The three main parties are highly vulnerable on this issue. Inward migration to the UK should not exceed net emigration in any year. Thus we must leave the EU to achieve this. Deport riff-raff such as the Zimbabwean woman asylum seeker who secretly worked in Smethwick while claiming £29,000 of benefits. Allow only one appeal, then straight on the ‘plane… stop making lawyers rich at the tax payer’s expense by allowing endless appeals. Halt all immigration including immigration from the Commonwealth for 10 years. Cut foreign student numbers by 75%. Stop grandmas from coming to the UK from the Punjab to baby sit for their daughters for years, thereafter to become a burden on the NHS after that. Introduce a ‘burden on the state’ test in which all visitors must have a return ticket and sufficient funds to maintain themselves during their stay. End one year visas. Re-introduce the Alien status and the need for them to report to a police station every 3 months or risk being deported.
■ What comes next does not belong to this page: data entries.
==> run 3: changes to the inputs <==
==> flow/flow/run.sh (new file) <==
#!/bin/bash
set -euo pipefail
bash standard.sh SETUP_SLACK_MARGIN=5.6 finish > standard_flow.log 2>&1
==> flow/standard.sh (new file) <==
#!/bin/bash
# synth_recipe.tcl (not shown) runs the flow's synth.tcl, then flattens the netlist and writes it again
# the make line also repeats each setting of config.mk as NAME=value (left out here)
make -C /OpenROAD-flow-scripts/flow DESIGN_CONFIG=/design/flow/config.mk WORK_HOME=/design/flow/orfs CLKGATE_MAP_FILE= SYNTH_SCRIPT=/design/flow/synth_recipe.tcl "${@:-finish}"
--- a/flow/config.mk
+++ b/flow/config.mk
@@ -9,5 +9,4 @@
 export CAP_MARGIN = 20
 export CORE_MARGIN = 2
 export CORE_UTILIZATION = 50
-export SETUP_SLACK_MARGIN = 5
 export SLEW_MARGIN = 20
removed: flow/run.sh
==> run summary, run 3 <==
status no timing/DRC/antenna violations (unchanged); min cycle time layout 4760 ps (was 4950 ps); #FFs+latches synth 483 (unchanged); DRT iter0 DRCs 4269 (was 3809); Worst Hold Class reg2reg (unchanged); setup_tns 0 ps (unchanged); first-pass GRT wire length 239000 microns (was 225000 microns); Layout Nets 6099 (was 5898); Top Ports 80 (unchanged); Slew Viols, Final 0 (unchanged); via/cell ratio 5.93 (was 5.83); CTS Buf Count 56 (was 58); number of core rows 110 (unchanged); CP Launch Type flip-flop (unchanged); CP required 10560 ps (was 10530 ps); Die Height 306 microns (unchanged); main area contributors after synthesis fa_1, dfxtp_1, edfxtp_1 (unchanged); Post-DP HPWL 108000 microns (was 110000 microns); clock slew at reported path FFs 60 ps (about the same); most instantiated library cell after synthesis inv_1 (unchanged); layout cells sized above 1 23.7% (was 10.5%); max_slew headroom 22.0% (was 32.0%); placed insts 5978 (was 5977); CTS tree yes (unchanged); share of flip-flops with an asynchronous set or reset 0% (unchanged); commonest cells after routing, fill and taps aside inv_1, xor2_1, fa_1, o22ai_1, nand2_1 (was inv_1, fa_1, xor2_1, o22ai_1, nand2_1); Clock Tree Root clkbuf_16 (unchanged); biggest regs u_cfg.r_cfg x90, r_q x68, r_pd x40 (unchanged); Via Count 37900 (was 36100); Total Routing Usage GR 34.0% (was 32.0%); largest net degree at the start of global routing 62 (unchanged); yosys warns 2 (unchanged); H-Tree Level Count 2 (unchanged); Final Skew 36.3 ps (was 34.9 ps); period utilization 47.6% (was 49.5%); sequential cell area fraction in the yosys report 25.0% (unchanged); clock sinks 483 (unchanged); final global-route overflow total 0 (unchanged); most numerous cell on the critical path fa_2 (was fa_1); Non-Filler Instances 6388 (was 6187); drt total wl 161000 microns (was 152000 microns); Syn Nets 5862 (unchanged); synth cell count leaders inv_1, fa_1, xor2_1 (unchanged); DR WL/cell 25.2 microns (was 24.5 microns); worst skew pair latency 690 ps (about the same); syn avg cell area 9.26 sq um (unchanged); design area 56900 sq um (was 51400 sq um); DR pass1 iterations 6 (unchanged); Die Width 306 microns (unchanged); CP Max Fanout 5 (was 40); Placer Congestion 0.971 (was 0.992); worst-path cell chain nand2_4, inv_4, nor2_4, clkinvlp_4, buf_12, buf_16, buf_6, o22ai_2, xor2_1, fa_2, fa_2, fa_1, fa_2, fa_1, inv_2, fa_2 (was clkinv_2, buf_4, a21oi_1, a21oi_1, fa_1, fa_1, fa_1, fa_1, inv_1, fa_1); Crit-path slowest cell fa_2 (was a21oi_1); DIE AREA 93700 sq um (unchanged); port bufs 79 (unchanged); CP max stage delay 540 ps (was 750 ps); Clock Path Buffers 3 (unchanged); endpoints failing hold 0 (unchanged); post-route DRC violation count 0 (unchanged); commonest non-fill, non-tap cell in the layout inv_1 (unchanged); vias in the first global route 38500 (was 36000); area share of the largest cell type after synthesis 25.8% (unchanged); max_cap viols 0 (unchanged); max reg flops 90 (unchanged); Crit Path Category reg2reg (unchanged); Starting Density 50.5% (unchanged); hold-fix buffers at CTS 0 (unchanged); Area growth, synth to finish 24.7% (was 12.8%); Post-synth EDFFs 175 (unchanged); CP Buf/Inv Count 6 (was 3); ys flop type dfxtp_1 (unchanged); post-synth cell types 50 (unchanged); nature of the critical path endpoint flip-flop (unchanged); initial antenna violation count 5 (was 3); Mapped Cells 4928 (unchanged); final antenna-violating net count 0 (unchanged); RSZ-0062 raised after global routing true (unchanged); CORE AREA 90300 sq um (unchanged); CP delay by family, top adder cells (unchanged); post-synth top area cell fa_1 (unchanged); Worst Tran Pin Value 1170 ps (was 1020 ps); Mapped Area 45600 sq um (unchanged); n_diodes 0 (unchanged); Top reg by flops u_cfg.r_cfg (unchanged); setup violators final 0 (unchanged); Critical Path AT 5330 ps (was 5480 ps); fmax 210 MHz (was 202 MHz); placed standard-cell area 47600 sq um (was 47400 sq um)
Refuse asylum to asylum seekers if they had a nearer safe country to flee to. For example, a Sudanese fleeing to Britain should flee to Egypt or Ethiopia rather than to Britain. Send asylum seekers on to those countries without appeal. Asylum should be refused and he/she should be returned there. Return them to their home country if they fail this test. Eject all asylum seekers when their home country is deemed safe or if any part of it is deemed safe, regardless of whether they have married here or have children here. Forbid EU citizens who are convicted criminals from coming here. Deport them if they have convictions that are serious.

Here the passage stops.